CIO magazine runs an article that describes Mellon Financial's new approach to project management -- a two-member project management team. The company pairs an IT project manager with a line-of-business manager. Mellon calls this pairing the project architect program.
According to Gopal Kapur, president of the Center for Project Management in San Ramon, California, "Today's complex projects require a combination of business and technology savvy that's very difficult to find."
The article tells us that Mellon is having success with this approach, however, I believe this approach is a weak-kneed cousin to Toyota's chief engineer.
In a prior post we explored Toyota's chief engineer role -- an engineer with business and technology savvy. The chief engineer is created through Toyota's apprentice approach to training. And that's the problem with most corporate training programs -- it's the wrong kind of training.
In the Harvard Business Review article "Deep Smarts," Dorthy Leonard and Walter Swap write that we must pursue new methods to train employees. Why? Because the fast-changing, 3D world we live in laughs at our linear thinking and training techniques.
Instead, they suggest corporations should use an apprentice approach along with other nonlinear training methods -- such as story -- to develop a deep understanding of a given role.
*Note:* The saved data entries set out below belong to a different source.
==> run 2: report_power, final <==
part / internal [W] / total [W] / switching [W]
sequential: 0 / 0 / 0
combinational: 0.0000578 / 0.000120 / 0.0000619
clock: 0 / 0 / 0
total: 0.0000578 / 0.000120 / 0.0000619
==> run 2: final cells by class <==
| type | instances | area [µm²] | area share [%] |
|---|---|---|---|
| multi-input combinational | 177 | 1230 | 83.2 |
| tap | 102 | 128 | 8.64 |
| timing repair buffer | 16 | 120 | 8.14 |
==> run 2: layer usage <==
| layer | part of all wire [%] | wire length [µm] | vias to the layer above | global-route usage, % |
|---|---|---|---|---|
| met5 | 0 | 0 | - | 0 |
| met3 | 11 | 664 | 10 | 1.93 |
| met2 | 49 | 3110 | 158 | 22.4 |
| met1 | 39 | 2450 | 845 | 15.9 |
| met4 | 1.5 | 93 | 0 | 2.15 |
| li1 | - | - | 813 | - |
<file path="src/source/bus_defs_pkg.sv">
`default_nettype none

package bus_defs_pkg;

   // bus widths
   localparam int word_width = 32;
   localparam int addr_width = 32;

   typedef logic [word_width-1:0] word_t;
   typedef logic [addr_width-1:0] addr_t;

   // data memory, 4k words
   localparam int mem_addr_size = 12;

   typedef logic [mem_addr_size-1:0] mem_idx_t;

   // one bit per 4k region of the low 64k
   typedef logic [15:0] cs_t;

   // value of addr[15:12] for each peripheral
   // regions 0 to 3 all map onto the memory
   localparam logic [3:0] region_timer    = 4'd12;
   localparam logic [3:0] region_portj    = 4'd13;
   localparam logic [3:0] region_porti    = 4'd14;
   localparam logic [3:0] region_portabcd = 4'd15;

endpackage

`default_nettype wire

</file>
<file path="src/source/periph_defs_pkg.sv">
`default_nettype none

package periph_defs_pkg;

   // output bank
   localparam int port_count = 4;

   typedef logic [$clog2(port_count)-1:0] port_sel_t;

   // timer register map, word offsets
   typedef logic [1:0] tmr_reg_t;

   localparam tmr_reg_t tmr_reg_ctrl = 2'd0;
   localparam tmr_reg_t tmr_reg_arr  = 2'd1;
   localparam tmr_reg_t tmr_reg_ctr  = 2'd2;
   localparam tmr_reg_t tmr_reg_stat = 2'd3;

   // control register bits
   localparam int ctrl_en_bit     = 0;
   localparam int ctrl_irq_en_bit = 1;

   // flops between an async input and its first use
   localparam int sync_stages = 2;

endpackage

`default_nettype wire

</file>
<file path="src/source/interval_timer.sv">
`timescale 1ns/100ps
`default_nettype none

module interval_timer (
   input  wire                          clk,
   input  wire                          rst_n,
   input  wire                          io_clk,
   input  wire                          cs,
   input  wire                          wen,
   input  wire periph_defs_pkg::tmr_reg_t reg_sel,
   input  wire bus_defs_pkg::word_t     wdata,
   output bus_defs_pkg::word_t          rdata,
   output bus_defs_pkg::word_t          tmr,
   output bus_defs_pkg::word_t          ctr,
   output bus_defs_pkg::word_t          arr,
   output logic                         ar_reached,
   output logic                         irq
);

   import bus_defs_pkg::*;
   import periph_defs_pkg::*;

   // sync flops followed by the edge flop
   logic [sync_stages:0] io_sync;
   logic                 tick;
   logic                 ctrl_en;
   logic                 ctrl_irq_en;
   logic                 wr_ctrl;
   logic                 wr_arr;
   logic                 wr_ctr;
   logic                 wr_stat;
   logic                 wrap;

   always_ff @(posedge clk or negedge rst_n) begin
      if (!rst_n) begin
         io_sync <= '0;
      end else begin
         io_sync <= {io_sync[sync_stages-1:0], io_clk};
      end
   end

   // rising edge of the io clock
   assign tick = io_sync[sync_stages-1] & ~io_sync[sync_stages];

   assign wr_ctrl = cs & wen & (reg_sel == tmr_reg_ctrl);
   assign wr_arr  = cs & wen & (reg_sel == tmr_reg_arr);
   assign wr_ctr  = cs & wen & (reg_sel == tmr_reg_ctr);
   assign wr_stat = cs & wen & (reg_sel == tmr_reg_stat);

   // a bus load of ctr wins over counting
   assign wrap = tick & ctrl_en & (ctr == arr) & ~wr_ctr;

   always_ff @(posedge clk or negedge rst_n) begin
      if (!rst_n) begin
         tmr         <= '0;
         ctrl_en     <= 1'b0;
         ctrl_irq_en <= 1'b0;
         arr         <= '0;
      end else begin
         if (tick) begin
            tmr <= tmr + word_t'(1);
         end
         if (wr_ctrl) begin
            ctrl_en     <= wdata[ctrl_en_bit];
            ctrl_irq_en <= wdata[ctrl_irq_en_bit];
         end
         if (wr_arr) begin
            arr <= wdata;
         end
      end
   end

   always_ff @(posedge clk or negedge rst_n) begin
      if (!rst_n) begin
         ctr        <= '0;
         ar_reached <= 1'b0;
      end else begin
         if (wr_ctr) begin
            ctr <= wdata;
         end else if (wrap) begin
            ctr <= '0;
         end else if (tick && ctrl_en) begin
            ctr <= ctr + word_t'(1);
         end
         // sticky, a wrap beats a clear
         if (wrap) begin
            ar_reached <= 1'b1;
         end else if (wr_stat) begin
            ar_reached <= 1'b0;
         end
      end
   end

   assign irq = ar_reached & ctrl_irq_en;

   always_comb begin
      rdata = '0;
      case (reg_sel)
         tmr_reg_ctrl: begin
            rdata[ctrl_en_bit]     = ctrl_en;
            rdata[ctrl_irq_en_bit] = ctrl_irq_en;
         end
         tmr_reg_arr:  rdata = arr;
         tmr_reg_ctr:  rdata = ctr;
         tmr_reg_stat: rdata[0] = ar_reached;
      endcase
   end

endmodule

`default_nettype wire

</file>
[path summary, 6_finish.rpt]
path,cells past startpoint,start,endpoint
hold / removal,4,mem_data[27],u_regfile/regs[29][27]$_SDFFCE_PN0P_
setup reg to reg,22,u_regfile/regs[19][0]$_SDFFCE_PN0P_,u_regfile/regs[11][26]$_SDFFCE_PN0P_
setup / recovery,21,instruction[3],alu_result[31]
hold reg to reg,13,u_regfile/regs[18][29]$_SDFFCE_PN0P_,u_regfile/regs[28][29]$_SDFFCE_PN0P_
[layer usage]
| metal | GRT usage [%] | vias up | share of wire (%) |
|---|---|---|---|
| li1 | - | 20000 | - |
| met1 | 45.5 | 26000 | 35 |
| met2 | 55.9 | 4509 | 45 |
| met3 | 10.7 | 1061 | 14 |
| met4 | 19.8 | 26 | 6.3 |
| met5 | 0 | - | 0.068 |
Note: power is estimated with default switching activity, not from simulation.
==> src/rtl/uart_pkg.sv <==
package uart_pkg;

    // Payload bits carried by one frame
    localparam int UART_DATA_BITS = 8;

    // Parity sense, 1 means the parity bit makes the count of ones even
    localparam bit UART_PARITY_EVEN = 1'b1;

    // Start bit, data bits, parity bit and one stop bit
    localparam int UART_FRAME_BITS = 1 + UART_DATA_BITS + 1 + 1;

endpackage : uart_pkg
**src/rvPkg.sv**
```systemverilog
package rvPkg;

    typedef logic [63:0] xlenT;
    typedef logic [31:0] instT;
    typedef logic [4:0]  regAddrT;
    typedef logic [7:0]  byteMaskT;
    typedef logic [6:0]  opcodeT;
    typedef logic [2:0]  funct3T;
    typedef logic [6:0]  funct7T;

    localparam opcodeT opLoad   = 7'b0000011;
    localparam opcodeT opStore  = 7'b0100011;
    localparam opcodeT opImm    = 7'b0010011;
    localparam opcodeT opImm32  = 7'b0011011;
    localparam opcodeT opReg    = 7'b0110011;
    localparam opcodeT opReg32  = 7'b0111011;
    localparam opcodeT opBranch = 7'b1100011;
    localparam opcodeT opLui    = 7'b0110111;
    localparam opcodeT opAuipc  = 7'b0010111;
    localparam opcodeT opJal    = 7'b1101111;
    localparam opcodeT opJalr   = 7'b1100111;

    // access width in funct3[1:0], bit 2 marks zero extension
    typedef enum funct3T {
        f3Byte   = 3'b000,
        f3Half   = 3'b001,
        f3Word   = 3'b010,
        f3Double = 3'b011,
        f3ByteU  = 3'b100,
        f3HalfU  = 3'b101
    } funct3LoadStoreT;

endpackage

```
**src/regFile.sv**
```systemverilog
`timescale 1ns/1ps

module regFile (
    input                  clk,
    input                  rstN,
    input  rvPkg::regAddrT rs1Addr,
    input  rvPkg::regAddrT rs2Addr,
    output rvPkg::xlenT    rs1Data,
    output rvPkg::xlenT    rs2Data,
    input  logic           we,
    input  rvPkg::regAddrT wAddr,
    input  rvPkg::xlenT    wData
);

    rvPkg::xlenT regs [32];

    always_ff @(posedge clk or negedge rstN) begin
        if (!rstN) begin
            regs <= '{default: '0};
        end else if (we && wAddr != 5'd0) begin   // x0 stays zero
            regs[wAddr] <= wData;
        end
    end

    assign rs1Data = regs[rs1Addr];
    assign rs2Data = regs[rs2Addr];

endmodule

```
**config.mk**
```make
export PLATFORM = sky130hd
export DESIGN_NAME = regFile
export DESIGN_NICKNAME = d
export VERILOG_FILES = /design/src/rvPkg.sv /design/src/regFile.sv
export SDC_FILE = /design/constraint.sdc
export NUM_CORES = 2
export LEC_CHECK = 0
export BUFFER_PORTS_ARGS = -buffer_cell sky130_fd_sc_hd__buf_2
export CORE_MARGIN = 2
export CORE_UTILIZATION = 43
export DETAILED_ROUTE_END_ITERATION = 8
export GPL_TIMING_DRIVEN = 0
export SLEW_MARGIN = 20
export SYNTH_ARGS = -nofsm -noshare
export SYNTH_HDL_FRONTEND = slang
export SYNTH_SLANG_ARGS = --single-unit
```
**constraint.sdc**
```tcl
create_clock -name clk -period 2.5 [get_ports clk]
set_input_delay 0.125 -clock clk [delete_from_list [all_inputs] [get_ports clk]]
set_output_delay 0.125 -clock clk [all_outputs]
set_load 0.05 [all_outputs]
```
# After elaboration in Yosys (flattened, before gate mapping)
# Cells that the tools add are included.
# op_classes
n_mux	9
multipliers	0
eq_ne	0
n_reduce_logical	3
n_div	0
n_bitwise	3
magnitude_cmp	4
addsub	0
shift	0
# op_table
op	count
2048-bit bitwise mux	1
64-bit binary-select mux with 5-bit select	2
64-bit demux with 5-bit select	1
64-bit 2-to-1 mux	5
6-bit >= comparator (second input constant)	3
5-bit inverter with 6-bit output	3
6-bit by 1-bit less-than comparator with 1-bit output (second input constant)	1
5-bit nonzero test	1
1-bit logical AND	2
# totals
elab_cells	51
mem_bits_rw	0
latch_bits	0
ff_bits	2048
inputBits	82
mem_bits_ro	0
memories	0

# Logic depth before layout (Yosys ltp)
# depth
depth_word	6
mapped_depth	9
depth_no_buf	4

# Worst setup path after synthesis
# Ideal clock, no wire load.
# synth_timing
path_type	input to output
start	in rs2Addr[0]
end	out rs2Data[20]
cell_stages	8
arrival_time_ns	2.687
path_buffers	6
required_time_ns	2.375
slack_ns	-0.312
cell_sequence	buf_2 buf_4 buf_4 buf_2 buf_4 clkbuf_1 a211oi_1 o31ai_1
# synth_between
elab_chain_cells	4
# synth_lines
element	line_no	text
start: declaration	regFile.sv:7	input rvPkg::regAddrT rs2Addr,
5-bit inverter with 6-bit output (not written as such)	regFile.sv:26	assign rs2Data = regs[rs2Addr];
64-bit binary-select mux with 5-bit select	regFile.sv:26	
64-bit 2-to-1 mux (not written as such) (2 in series)	regFile.sv:26	
end: declaration	regFile.sv:9	output rvPkg::xlenT rs2Data,
# Every way passes these cells. The select of a mux whose other input is x is not followed.

# Worst setup path after layout
# layout_timing
start	in rs2Addr[2]
end	out rs2Data[18]
# The elaborated chain is that of the path after synthesis.

==> flow_summary_export.csv <==
group,metric,value,unit
setup_path,setup.worst_path.end_class,"output pin",
cells_and_area,num-fill-cells,20400,
clocking,clock_pin_slew_on_the_worst_setup_and_hold_paths,0.06,ns
power,cell_internal_pwr,74.1,mW
placement,gp_weighted_congestion,0.975,
global_routing,grtUsageTotal,0.405,
cells_and_area,finalNetCount,7380,
die,initial_utilization,0.433,
timing,postLayoutSetupSlackWorst,-0.509,ns
setup_path,timing.setup.critical_path_class,"in2out",
yosys,yosys_register_bits,2048,
yosys,mappedNetlistNets,6594,
yosys,syn_inst,6512,
cells_and_area,most_common_library_cell_in_the_layout_ignoring_fill_and_taps,"dfrtp_1",
clocking,cts_max_level,4,
timing,post-route-period-util,1.20,
global_routing,first_global_vias,75600,
power,power_per_cell_area,823,mW/mm^2
min_path,holdCritPathClass,"in2reg",
timing,timing_max_transition_violations_final,0,
placement,hpwl,350000,microns
routing,via_count,77300,
routing,via_per_inst,7.13,
clocking,root_buffer,"clkbuf_16",
placement,port_buffers,201,
power,total_switching_power,32.6,mW
cells_and_area,area_overhead_vs_synth,20.4,%
power,switching_portion_of_total_power,0.305,
clocking,clk-insertion-delay-late,0.92,ns
power,finalPower,107,mW
yosys,ys_seq_area_frac,0.476,
yosys,post_synthesis_area_per_instance,16.5,sq um
outcome,run_status,"finished, violations left",
global_routing,grt_pass1_wl,685000,microns
global_routing,grt_remaining_overflow,0,
cells_and_area,seq_area,0.0512,sq mm
power,power_frac_comb,0.264,
routing,drt_first_iter_violations,11300,
cells_and_area,top_register,"regs",
timing,finalHoldViolations,0,
clocking,clock_tree.buffer_depth,3,
die,die_w,504,microns
timing,timing.fmax,332,MHz
cells_and_area,mostFrequentLayoutCells,"dfrtp_1 (2048), mux2_2 (2044), mux4_2 (1145)",
setup_path,critical_path.slowest_cell,"a221o_2",
setup_path,crit_path_cell_trace,"buf_2 -> buf_4 -> clkbuf_2 -> buf_12 -> mux4_2 -> mux2i_1 -> o22ai_1 -> a221o_2 -> buf_6",
setup_path,crit_path_max_fanout,10,
power,clkPwrFrac,0.321,
die,floorplan.core_area,0.249,sq mm
die,placement_rows,183,
flow_run,cap_viol_max_count,0,
timing,fin_clk_skew,0,ns
cells_and_area,multi_input_area,0.0548,sq mm
cells_and_area,ratio_of_cells_with_drive_above_1_in_the_final_layout,0.634,
yosys,ys.warnings.count,0,
outcome,failed_checks,"DRC, setup timing",
clocking,cts_made_buffers,223,
power,ir_worst_vdd,911,uV
setup_path,cp_data_required_time,2.38,ns
timing,report.final.setup_viol,352,
global_routing,grt_antenna_before_repair,46,
routing,drt_pre_antenna_iters,8,
timing,final.setup.tns,-61.42,ns
die,design.portCount,210,
setup_path,timing.critical_path.arrival,2.88,ns
clocking,clkSinkCount,2048,
die,die_area,0.254,sq mm
routing,route.final.wire_length,521000,microns
power,leakagePower,56.1,nW
cells_and_area,largest_registers,"regs x2048",
cells_and_area,max_ffs_per_register,2048,
routing,post_drt_wl_per_cell,48.1,microns
setup_path,max_stage_delay,0.44,ns
yosys,ys_types,30,
routing,routed_antenna_nets,0,
setup_path,critPathLaunchType,"primary input",
timing,tightest_slew,1.30,ns
timing,worst_slew_margin_rel,0.130,
global_routing,maximum_number_of_pins_on_one_net_before_global_route_repair,136,
timing,finalCriticalPeriod,3.01,ns
timing,rsz0062_at_grt,"yes",
clocking,cts_tree,"yes",
power,pwr-share-seq,0.414,
die,die_height,504,microns
yosys,cell_area_after_synthesis,0.108,sq mm
routing,drc,1,
## synthesized netlist by cell type
master	count	share of area
a211o_1	9	0.00073
a211oi_1	3	0.00021
a21oi_1	9	0.00042
a221o_1	26	0.0024
a221oi_1	34	0.0028
a22o_1	9	0.00073
and2_0	2	0.00012
and2_1	1	0.000058
and3_1	6	0.00035
buf_1	36	0.0013
buf_2	218	0.010
buf_4	27	0.0019
buf_6	5	0.00052
clkbuf_1	487	0.017
dfrtp_1	2048	0.48
inv_1	1	0.000035
mux2_2	2151	0.22
mux2i_1	144	0.013
mux4_2	1145	0.24
nand2_1	20	0.00070
nand2b_1	5	0.00029
nand3_1	6	0.00028
nand4_1	2	0.00012
nor2_1	27	0.00094
nor2b_1	20	0.0012
nor3_2	4	0.00037
nor3b_1	1	0.000070
o22a_1	3	0.00024
o22ai_1	60	0.0035
o31ai_1	3	0.00021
Because deep smarts are experienced based and often context specific, they can't be produced overnight or readily imported into an organization. It takes years for an individual to develop them. They can be taught, however, with the right techniques. Drawing on their forthcoming book Deep Smarts, Dorothy Leonard and Walter Swap say the best way to transfer such expertise to novices--and, on a larger scale, to make individual knowledge institutional--isn't through PowerPoint slides, a Web site of best practices, online training, project reports, or lectures. Rather, the sage needs to teach the neophyte individually how to draw wisdom from experience. Companies have to be willing to dedicate time and effort to such extensive training, but the investment more than pays for itself.What the CIO article fails to explain is that there are actually three people involved in the project architect program. They didn't tell you that you also need a software architect. That the architect has much to do with the success of an IT project, because he frames the problem and lays the foundation of success. Of course, if you follow Toyota's case study, one person can run circles around three.
Executive recruiters have a term for this kind of employee -- Leveraged hire: one person, three times the work, twice the pay.